===== config.mk =====
export PLATFORM = sky130hd
export DESIGN_NAME = seq_stream_arbiter
export DESIGN_NICKNAME = d
export VERILOG_FILES = /design/src/rtl/seq_stream_arbiter.sv
export SDC_FILE = /design/constraint.sdc
export NUM_CORES = 1
export LEC_CHECK = 0
export ABC_CLOCK_PERIOD_IN_PS = 2550
export CAP_MARGIN = 20
export CORE_ASPECT_RATIO = 0.7
export CORE_MARGIN = 1
export CORE_UTILIZATION = 40
export DETAILED_ROUTE_END_ITERATION = 10
export PLACE_DENSITY = 0.67
export SLEW_MARGIN = 10
export SYNTH_ARGS = -nofsm -noshare
export SYNTH_HDL_FRONTEND = slang
export SYNTH_SLANG_ARGS = --single-unit

===== constraint.sdc =====
create_clock -name clock -period 2.55 [get_ports clock]
set_input_delay 0.51 -clock clock [delete_from_list [all_inputs] [get_ports clock]]
set_output_delay 0.51 -clock clock [all_outputs]
set_load 0.02 [all_outputs]

===== src/rtl/seq_stream_arbiter.sv =====
// Round-robin front end that serializes one requester word at a time, MSB first, into a shared
// sequence recognizer and counts its matches per requester. Define SEQ_ARB_FIXED_PRIO_EN for fixed
// priority (req0 always wins ties, no pointer state).
module seq_stream_arbiter #(
  parameter int unsigned WIDTH = 8,
  parameter int unsigned CNT_W = 4
) (
  input  logic             clock,
  input  logic             _reset,
  input  logic             req0,
  input  logic [WIDTH-1:0] data0,
  output logic             ack0,
  output logic [CNT_W-1:0] hits0,
  input  logic             req1,
  input  logic [WIDTH-1:0] data1,
  output logic             ack1,
  output logic [CNT_W-1:0] hits1,
  output logic             ser_out,
  input  logic             rec_match,
  output logic             busy,
  output logic             grant
);

  localparam int unsigned BitW = $clog2(WIDTH + 1);
  localparam logic [CNT_W-1:0] HitMax = '1;
  localparam logic [BitW-1:0] LastBit = BitW'(WIDTH);

  typedef enum logic [1:0] {StIdle, StShift, StDone} state_e;

  state_e           state_q, state_d;
  logic [WIDTH-1:0] shreg_q, shreg_d;
  logic [BitW-1:0]  bitcnt_q, bitcnt_d;
  logic             grant_q, grant_d;
  logic             ser_q, ser_d;
  logic             busy_q, busy_d;
  logic             ack0_q, ack0_d;
  logic             ack1_q, ack1_d;
  logic [CNT_W-1:0] hits0_q, hits0_d;
  logic [CNT_W-1:0] hits1_q, hits1_d;
  logic             winner;
  logic [WIDTH-1:0] win_data;

`ifdef SEQ_ARB_FIXED_PRIO_EN
  assign winner = ~req0;
`else
  // last_q holds the requester served most recently; a tie goes to the other one.
  logic last_q, last_d;

  assign winner = (req0 && req1) ? ~last_q : ~req0;

  always_comb begin
    last_d = last_q;
    if (state_q == StDone) begin
      last_d = grant_q;
    end
  end

  always_ff @(posedge clock or negedge _reset) begin
    if (!_reset) begin
      last_q <= 1'b1;
    end else begin
      last_q <= last_d;
    end
  end
`endif

  assign win_data = winner ? data1 : data0;

  always_comb begin
    state_d  = state_q;
    shreg_d  = shreg_q;
    bitcnt_d = bitcnt_q;
    grant_d  = grant_q;
    ser_d    = ser_q;
    busy_d   = busy_q;
    ack0_d   = ack0_q;
    ack1_d   = ack1_q;
    hits0_d  = hits0_q;
    hits1_d  = hits1_q;

    unique case (state_q)
      StIdle: begin
        ser_d = 1'b1;
        if (req0 || req1) begin
          grant_d  = winner;
          busy_d   = 1'b1;
          ser_d    = win_data[WIDTH-1];
          shreg_d  = {win_data[WIDTH-2:0], 1'b0};
          bitcnt_d = BitW'(1);
          state_d  = StShift;
        end
      end
      StShift: begin
        // Every SHIFT edge samples the recognizer: E1..E_WIDTH, WIDTH samples per word.
        if (rec_match) begin
          if (grant_q) begin
            hits1_d = (hits1_q == HitMax) ? hits1_q : hits1_q + CNT_W'(1);
          end else begin
            hits0_d = (hits0_q == HitMax) ? hits0_q : hits0_q + CNT_W'(1);
          end
        end
        if (bitcnt_q == LastBit) begin
          ser_d   = 1'b1;
          ack0_d  = ~grant_q;
          ack1_d  = grant_q;
          state_d = StDone;
        end else begin
          ser_d    = shreg_q[WIDTH-1];
          shreg_d  = {shreg_q[WIDTH-2:0], 1'b0};
          bitcnt_d = bitcnt_q + BitW'(1);
        end
      end
      StDone: begin
        ack0_d  = 1'b0;
        ack1_d  = 1'b0;
        busy_d  = 1'b0;
        state_d = StIdle;
      end
      default: begin
        state_d = StIdle;
      end
    endcase
  end

  always_ff @(posedge clock or negedge _reset) begin
    if (!_reset) begin
      state_q  <= StIdle;
      shreg_q  <= '0;
      bitcnt_q <= '0;
      grant_q  <= 1'b0;
      ser_q    <= 1'b1;
      busy_q   <= 1'b0;
      ack0_q   <= 1'b0;
      ack1_q   <= 1'b0;
      hits0_q  <= '0;
      hits1_q  <= '0;
    end else begin
      state_q  <= state_d;
      shreg_q  <= shreg_d;
      bitcnt_q <= bitcnt_d;
      grant_q  <= grant_d;
      ser_q    <= ser_d;
      busy_q   <= busy_d;
      ack0_q   <= ack0_d;
      ack1_q   <= ack1_d;
      hits0_q  <= hits0_d;
      hits1_q  <= hits1_d;
    end
  end

  assign ack0    = ack0_q;
  assign ack1    = ack1_q;
  assign hits0   = hits0_q;
  assign hits1   = hits1_q;
  assign ser_out = ser_q;
  assign busy    = busy_q;
  assign grant   = grant_q;

endmodule

---- After elaboration in Yosys (flattened, before gate mapping) ----
Index checks and enable logic that the tools add are counted.
storage, ports and cells
  output and inout bits ................... 13
  memories kept ........................... 0
  flip-flop bits (word level) ............. 28
  bits in writable memories ............... 0
  ROM bits ................................ 0
  bits in latches ......................... 0
  input port bits ......................... 21
cells by class
  add/subtract/negate cells ............... 3
  reductions and logical operators ........ 13
  equality and inequality tests ........... 8
  shifts and indexed selects .............. 0
  bitwise gates (word level) .............. 5
  multiplexer cells ....................... 20
  multiply operators ...................... 0
  div/mod/pow operators ................... 0
  magnitude comparators ................... 0
operators by type and width
  kind                                                  count
  two-way mux 8 bit                                     3
  one-hot mux 8 bit (2 select lines)                    1
  adder 4 x 1 -> 4 bit (second input constant)          3
  equality test 4 bit (second input constant)           3
  two-way mux 4 bit                                     2
  one-hot mux 1 bit (2 select lines)                    4
  one-hot mux 4 bit (2 select lines)                    1
  AND reduction 2 bit                                   4
  AND reduction 4 bit                                   2
  two-way mux 1 bit                                     6
  inequality test 2 bit (second input constant)         3
  nonzero test 2 bit                                    3
  inverter 1 bit                                        5
  two-way mux 2 bit                                     2
  one-hot mux 2 bit (2 select lines)                    1
  AND reduction 3 bit                                   1
  equality test 2 x 1 -> 1 bit (second input constant)  1
  equality test 2 bit (second input constant)           1
  zero test 2 bit                                       1
  logical AND 1 bit                                     1
  logical OR 1 bit                                      1

---- Logic depth before layout (Yosys ltp) ----
Gate-level depths: netlist (run 1).
  word-level depth ........................ 5
  depth in mapped cells ................... 7

---- Worst setup path before layout (run 1) ----
Ideal clock, no wire load.
  path kind ............................... input-to-reg
  start point ............................. input req1
  end point ............................... register shreg_q[2]
  stages on the path ...................... 7
  arrival time ............................ 1.406 ns
  path slack .............................. 1.021 ns
  required time ........................... 2.426 ns
  path through ............................ o21ba_1 -> and2_1 -> buf_2 -> a21oi_4 -> inv_2 -> o21ai_0 -> o2bb2ai_1
between the ends
  word-level cells in the longest chain between the ends .. 5
  elaborated cells between the ends (all ways) .. 8
  those cells by class .................... eq/ne: 1; mux: 4; reduce/logical: 3
RTL lines
  element                             line  RTL
  from (decl)                         14    input logic req1,
  logical AND 1 bit                   49    assign winner = (req0 && req1) ? ~last_q : ~req0;
  two-way mux 1 bit                   49
  two-way mux 8 bit                   67    assign win_data = winner ? data1 : data0;
  two-way mux 8 bit                   84    if (req0 || req1) begin
  one-hot mux 8 bit (2 select lines)  81    unique case (state_q)
  to (signal assigned)                139   shreg_q <= shreg_d;
  to (decl)                           31    logic [WIDTH-1:0] shreg_q, shreg_d;
Several ways; a longest one is shown, not always the timed one. The select of a mux whose other input is x is not followed.
A chain may end at the register's enable or synchronous reset.

---- Final worst setup path (run 1) ----
  start point ............................. register grant_q (netlist: grant)
  end point ............................... output grant
RTL lines
  element                 line  RTL
  from (decl)             33    logic grant_q, grant_d;
  from (signal assigned)  141   grant_q <= grant_d;
  to (decl)               21    output logic grant
No word-level cell between the ends.

==> results of run 1 <==
worst max path at each step:
stage | start | endpoint | slack [ns]
after global placement | req1 | shreg_q[1]$_DFFE_PN0P_ | 0.40
after CTS | grant$_DFFE_PN0P_ | grant | 0.61
after detailed placement | req1 | shreg_q[1]$_DFFE_PN0P_ | 0.39
after floorplan | req1 | shreg_q[2]$_DFFE_PN0P_ | 1.02
after global routing | grant$_DFFE_PN0P_ | grant | 0.55
final | grant$_DFFE_PN0P_ | grant | 0.62
synth_stat cells (all sizes together), types with 3 or more instances:
cell type  count
dfrtp         25
a31oi          9
o21ai          8
a21oi          7
inv            7
a21boi         6
mux2           6
o2bb2ai        6
buf            5
nand2          5
ha             4
nand2b         4
nand3          4
nor2           4
nand4          3
nor2b          3
cell type report:
cell class	count	area [µm²]
inverter	7	26.3
tap	47	58.8
multi-input combinational	90	646
fill	283	1410
sequential	27	678
clock buffer	3	41.3
timing repair buffer	35	345
clock inverter	1	7.51
state kept, by name, summed over array words and instances, names as in the netlist, 2 cells and up:
register,flops
state_q,2
bitcnt_q,4
hits1,4
shreg_q,7
hits0,4
cells in the final DEF (no fill, tap or decap), drive strengths merged, types with 2 or more instances in the layout:
cell | Yosys | routed
clkdlybuf4s50 | 0 | 33
o22ai | 2 | 2
o21ai | 8 | 8
a22o | 2 | 2
inv | 7 | 7
buf | 5 | 2
dfrtp | 25 | 25
xnor2 | 2 | 2
ha | 4 | 4
a21boi | 6 | 6
and3 | 2 | 2
nor3 | 2 | 2
xor2 | 2 | 2
nand3 | 4 | 4
o2bb2ai | 6 | 6
mux2 | 6 | 6
nor2b | 3 | 3
nor2 | 4 | 4
dfstp | 2 | 2
a31oi | 9 | 9
nand4 | 3 | 3
a21oi | 7 | 7
nand2b | 4 | 4
clkbuf | 0 | 3
nand2 | 5 | 5
routing by layer:
layer | vias to the layer above | GRT usage, % | wire (µm) | share of wire [%]
met3 | 2 | 4.73 | 92 | 3.2
met5 | - | 0 | 0 | 0
met4 | 0 | 1.96 | 22 | 0.76
met2 | 21 | 28.0 | 1350 | 47
li1 | 538 | - | - | -
met1 | 561 | 24.5 | 1440 | 49
cells by family after synthesis:
| family | Yosys count | share of synthesized area, % |
|---|---|---|
| flip-flops | 27 | 49.1 |
| AND/OR/NAND/NOR | 32 | 13.6 |
| adder cells (fa/ha/maj) | 4 | 3.62 |
| multiplexers | 6 | 4.89 |
| XOR/XNOR | 4 | 2.54 |
| buffers and inverters | 12 | 4.17 |
| AO/OA/AOI/OAI | 44 | 22.1 |
metrics by stage:
stage	instance area [µm²]	setup WS, ns	power, mW	util, %
global placement	1750	0.398	1.71	54.6
CTS	1800	0.606	2.01	56.1
detailed placement	1750	0.392	1.75	54.6
finish	1800	0.618	1.99	56.1
floorplan	1380	1.02	1.41	-
global route	1800	0.553	2.15	56.1
report_power, final:
group | leakage, nW | switching (mW) | internal (mW)
clock | 0.0217 | 0.129 | 0.111
sequential | 0.322 | 0.171 | 0.624
combinational | 0.393 | 0.497 | 0.459
==> impl_metrics.env, run 1 <==
export IMPL_status="complete, no violations"
export IMPL_worst_hold_slack_ns=0.497
export IMPL_tightest_slew_ns=0.488
export IMPL_hold_buffers=0
export IMPL_cts_root_buf="clkbuf_8"
export IMPL_yosysUniqueCellTypes=37
export IMPL_start_util_pct=43.0
export IMPL_cts_resized=0
export IMPL_hpwl_um=2210
export IMPL_critPathTopFamily="buffers and inverters"
export IMPL_ys_ff_latch=27
export IMPL_die_x_um=72.2
export IMPL_drt_total_wl_um=2910
export IMPL_clock_latency_ns=0.27
export IMPL_rsz0062_at_grt="false"
export IMPL_timing_rr_end="hits1[1]$_DFFE_PN0P_"
export IMPL_timing_reg2reg_setup_slack_ns=0.73
export IMPL_viasPerCell=5.34
export IMPL_yosysWarnings=0
export IMPL_postSynthAreaPerCell_um2=10.7
export IMPL_fmaxAchievable_mhz=518
export IMPL_place_inst=206
export IMPL_finClkSkew_ns=0.00706
export IMPL_htreeDepth=1
export IMPL_r2r_start="state_q[1]$_DFFE_PN0P_"
export IMPL_io_buffer_count=33
export IMPL_relSlewSlack_pct=67.5
export IMPL_hold_path_depth=1
export IMPL_maxSlewViolCount=0
export IMPL_wire_per_inst_um=13.8
export IMPL_hp_start="shreg_q[5]$_DFFE_PN0P_"
export IMPL_grt_pass1_vias=1103
export IMPL_slowest_delay_ns=0.66
export IMPL_fin_nets=189
export IMPL_ys_seq_area_share_pct=49.1
export IMPL_synth_edf_count=0
export IMPL_p_per_area_nw_per_um2=1100
export IMPL_peakVddDrop_uv=489
export IMPL_core_um2=3210
export IMPL_drt_iter0_drc=34
export IMPL_period_share_pct=75.8
export IMPL_die_h_um=51.2
export IMPL_cts_tree="yes"
export IMPL_crit_buf_inv=1
export IMPL_grt_max_degree=28
export IMPL_track_usage_pct=17.5
export IMPL_yosys_top_cells_area="dfrtp_1, a31oi_1, dfstp_2"
export IMPL_row_count=17
export IMPL_drc=0
export IMPL_io_pin_count=34
export IMPL_crit_arrival_ns=1.42
export IMPL_antenna_found_initial=0
export IMPL_cpMaxStageDelayCell="clkdlybuf4s50_1"
export IMPL_holdCritPathClass="reg2reg"
export IMPL_maxCapViolCount=0
export IMPL_yosys_most_used_dff="dfrtp_1"
export IMPL_async_reset_ff_share_pct=100
export IMPL_fin_tns_setup_ns=0
export IMPL_clk_pin_slew_ns=0.09
export IMPL_path_cells="clkdlybuf4s50_1"
export IMPL_synth_cell_area_um2=1380
export IMPL_min_to="shreg_q[5]$_DFFE_PN0P_"
export IMPL_required_ns=2.04
export IMPL_cts_sinks=27
export IMPL_setup_viol=0
export IMPL_antenna_left=0
export IMPL_syn2layout_area_growth_pct=30.5
export IMPL_cts_setup_buffers=0
export IMPL_startpoint_type="flip-flop"
export IMPL_synthesis_nets=154
export IMPL_vias=1122
export IMPL_crit_path_end_kind="output pin"
export IMPL_drt_first_pass_iters=4
export IMPL_cts_made_buffers=3
export IMPL_syn_inst=129
export IMPL_hold_viol_final=0
export IMPL_overflow=0
export IMPL_die_area_um2=3700
export IMPL_place_gp_congestion=0.758
export IMPL_rr_worst_depth=4
export IMPL_fin_cells=210
export IMPL_drive_above_1_share_pct=9.20
export IMPL_yosysTopAreaCell="dfrtp_1"
export IMPL_diodes=0
export IMPL_grt_pass1_wl_um=4990
export IMPL_synth_top_cell_area_share_pct=45.3
export IMPL_cts_max_path_buffers=2
export IMPL_p_leak_nw=0.737
export IMPL_crit_cells=1
export IMPL_path_class="reg2out"
export IMPL_crit_fanout=7
export IMPL_post_route_min_period_ns=1.93
No activity file was read; power rests on OpenSTA's default activity.
==> run 2, diff against run 1 <==
--- a/config.mk
+++ b/config.mk
@@ -5,7 +5,7 @@
 export SDC_FILE = /design/constraint.sdc
 export NUM_CORES = 1
 export LEC_CHECK = 0
-export ABC_CLOCK_PERIOD_IN_PS = 2550
+export ABC_CLOCK_PERIOD_IN_PS = 1930
 export CAP_MARGIN = 20
 export CORE_ASPECT_RATIO = 0.7
 export CORE_MARGIN = 1
==> constraint.sdc (replaced) <==
create_clock -name clock -period 1.93 [get_ports clock]
set_input_delay 0.386 -clock clock [delete_from_list [all_inputs] [get_ports clock]]
set_output_delay 0.386 -clock clock [all_outputs]
set_load 0.02 [all_outputs]
==> impl_metrics.env, run 2 (synthesis gave the netlist of run 1 again) <==
export IMPL_status="complete, no violations"
export IMPL_relSlewSlack_pct=77.2
export IMPL_hold_buffers=0
export IMPL_path_class="reg2out"
export IMPL_final_common_cell="clkdlybuf4s50_1"
export IMPL_setup_viol=0
export IMPL_cts_resized=0
export IMPL_die_h_um=51.2
export IMPL_antenna_left=0
export IMPL_period_share_pct=94.9
export IMPL_diodes=0
export IMPL_drt_total_wl_um=2900
export IMPL_largest_register_ffs=7
export IMPL_post_route_min_period_ns=1.83
export IMPL_viasPerCell=5.21
export IMPL_worst_hold_slack_ns=0.477
export IMPL_tightest_slew_ns=0.342
export IMPL_drive_above_1_share_pct=11.9
export IMPL_grt_max_degree=28
export IMPL_io_buffer_count=33
export IMPL_cts_root_buf="clkbuf_8"
export IMPL_drc=0
export IMPL_grt_pass1_wl_um=5130
export IMPL_io_pin_count=34
export IMPL_critPathTopFamily="buffers and inverters"
export IMPL_antenna_found_initial=0
export IMPL_crit_path_end_kind="output pin"
export IMPL_cts_setup_buffers=0
export IMPL_required_ns=1.54
export IMPL_row_count=17
export IMPL_rsz0062_at_grt="false"
export IMPL_wire_per_inst_um=13.5
export IMPL_hpwl_um=2210
export IMPL_peakVddDrop_uv=596
export IMPL_path_cells="clkdlybuf4s50_1"
export IMPL_core_um2=3210
export IMPL_drt_iter0_drc=45
export IMPL_slowest_delay_ns=0.66
export IMPL_crit_fanout=7
export IMPL_cts_sinks=27
export IMPL_cts_tree="yes"
export IMPL_start_util_pct=43.0
export IMPL_rr_worst_depth=4
export IMPL_die_area_um2=3700
export IMPL_cts_made_buffers=3
export IMPL_holdCritPathClass="in2async"
export IMPL_p_leak_nw=0.765
export IMPL_cts_max_path_buffers=2
export IMPL_drt_first_pass_iters=4
export IMPL_cpMaxStageDelayCell="clkdlybuf4s50_1"
export IMPL_crit_buf_inv=1
export IMPL_crit_arrival_ns=1.45
export IMPL_overflow=0
export IMPL_hold_viol_final=0
export IMPL_maxCapViolCount=0
export IMPL_clk_pin_slew_ns=0.09
export IMPL_startpoint_type="flip-flop"
export IMPL_place_gp_congestion=0.742
export IMPL_fin_nets=194
export IMPL_vias=1120
export IMPL_final_cell_mix="clkdlybuf4s50_1, dfrtp_1, a31oi_1"
export IMPL_crit_cells=1
export IMPL_syn2layout_area_growth_pct=33.1
export IMPL_final_util_pct=57.2
export IMPL_clock_latency_ns=0.27
export IMPL_finClkSkew_ns=0.00951
export IMPL_fmaxAchievable_mhz=546
export IMPL_htreeDepth=1
export IMPL_maxSlewViolCount=0
export IMPL_track_usage_pct=17.9
export IMPL_die_x_um=72.2
export IMPL_grt_pass1_vias=1156
export IMPL_fin_tns_setup_ns=0
export IMPL_top_register="shreg_q"
export IMPL_p_per_area_nw_per_um2=1460
run 2: path summary, 6_finish.rpt:
check	from	end	slack [ns]
setup reg to reg	state_q[1]$_DFFE_PN0P_	hits1[3]$_DFFE_PN0P_	0.25
min in group clock	shreg_q[2]$_DFFE_PN0P_	shreg_q[2]$_DFFE_PN0P_	0.49
hold / removal	_reset	state_q[0]$_DFFE_PN0P_	0.48
setup / recovery	grant$_DFFE_PN0P_	grant	0.1
hold reg to reg	shreg_q[2]$_DFFE_PN0P_	shreg_q[2]$_DFFE_PN0P_	0.49
max in group asynchronous	_reset	ser_out$_DFFE_PN1P_	1.16
run 2: stage by stage:
step                cells  power, mW  cell area, µm²  worst slack [ns]
floorplan             129       1.87            1380             0.469
global placement      211       2.32            1790            0.0613
detailed placement    211       2.38            1790            0.0657
CTS                   215       2.70            1840            0.0891
global route          215       2.89            1840            0.0333
finish                215       2.68            1840            0.0989
run 2: final cells by class:
class	instances	area [µm²]
Tap cell	47	58.8
Timing Repair Buffer	40	383
Inverter	7	26.3
Multi-Input combinational cell	90	646
Clock buffer	3	41.3
Sequential cell	27	678
Fill cell	275	1370
Clock inverter	1	5.00
run 2: where the power goes:
group	internal, mW	switching, mW
Combinational	0.657	0.661
Clock	0.145	0.173
Sequential	0.825	0.215
Total	1.63	1.05
run 2: routing by layer:
| metal | GRT usage (%) | wire length (µm) | vias up |
|---|---|---|---|
| li1 | - | - | 553 |
| met1 | 24.6 | 1530 | 554 |
| met2 | 29.0 | 1290 | 11 |
| met3 | 4.73 | 67 | 2 |
| met4 | 2.94 | 17 | 0 |
| met5 | 0 | 0 | - |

:: WORK INSTRUCTIONS ::
In the entries above, one line contains "flip-flop bits (word" and another contains "start point ............................. input". Reproduce exactly those two lines and the lines between them, nothing else.

:: OUTPUT FOR THIS EXERCISE ::
  flip-flop bits (word level) ............. 28
  bits in writable memories ............... 0
  ROM bits ................................ 0
  bits in latches ......................... 0
  input port bits ......................... 21
cells by class
  add/subtract/negate cells ............... 3
  reductions and logical operators ........ 13
  equality and inequality tests ........... 8
  shifts and indexed selects .............. 0
  bitwise gates (word level) .............. 5
  multiplexer cells ....................... 20
  multiply operators ...................... 0
  div/mod/pow operators ................... 0
  magnitude comparators ................... 0
operators by type and width
  kind                                                  count
  two-way mux 8 bit                                     3
  one-hot mux 8 bit (2 select lines)                    1
  adder 4 x 1 -> 4 bit (second input constant)          3
  equality test 4 bit (second input constant)           3
  two-way mux 4 bit                                     2
  one-hot mux 1 bit (2 select lines)                    4
  one-hot mux 4 bit (2 select lines)                    1
  AND reduction 2 bit                                   4
  AND reduction 4 bit                                   2
  two-way mux 1 bit                                     6
  inequality test 2 bit (second input constant)         3
  nonzero test 2 bit                                    3
  inverter 1 bit                                        5
  two-way mux 2 bit                                     2
  one-hot mux 2 bit (2 select lines)                    1
  AND reduction 3 bit                                   1
  equality test 2 x 1 -> 1 bit (second input constant)  1
  equality test 2 bit (second input constant)           1
  zero test 2 bit                                       1
  logical AND 1 bit                                     1
  logical OR 1 bit                                      1

---- Logic depth before layout (Yosys ltp) ----
Gate-level depths: netlist (run 1).
  word-level depth ........................ 5
  depth in mapped cells ................... 7

---- Worst setup path before layout (run 1) ----
Ideal clock, no wire load.
  path kind ............................... input-to-reg
  start point ............................. input req1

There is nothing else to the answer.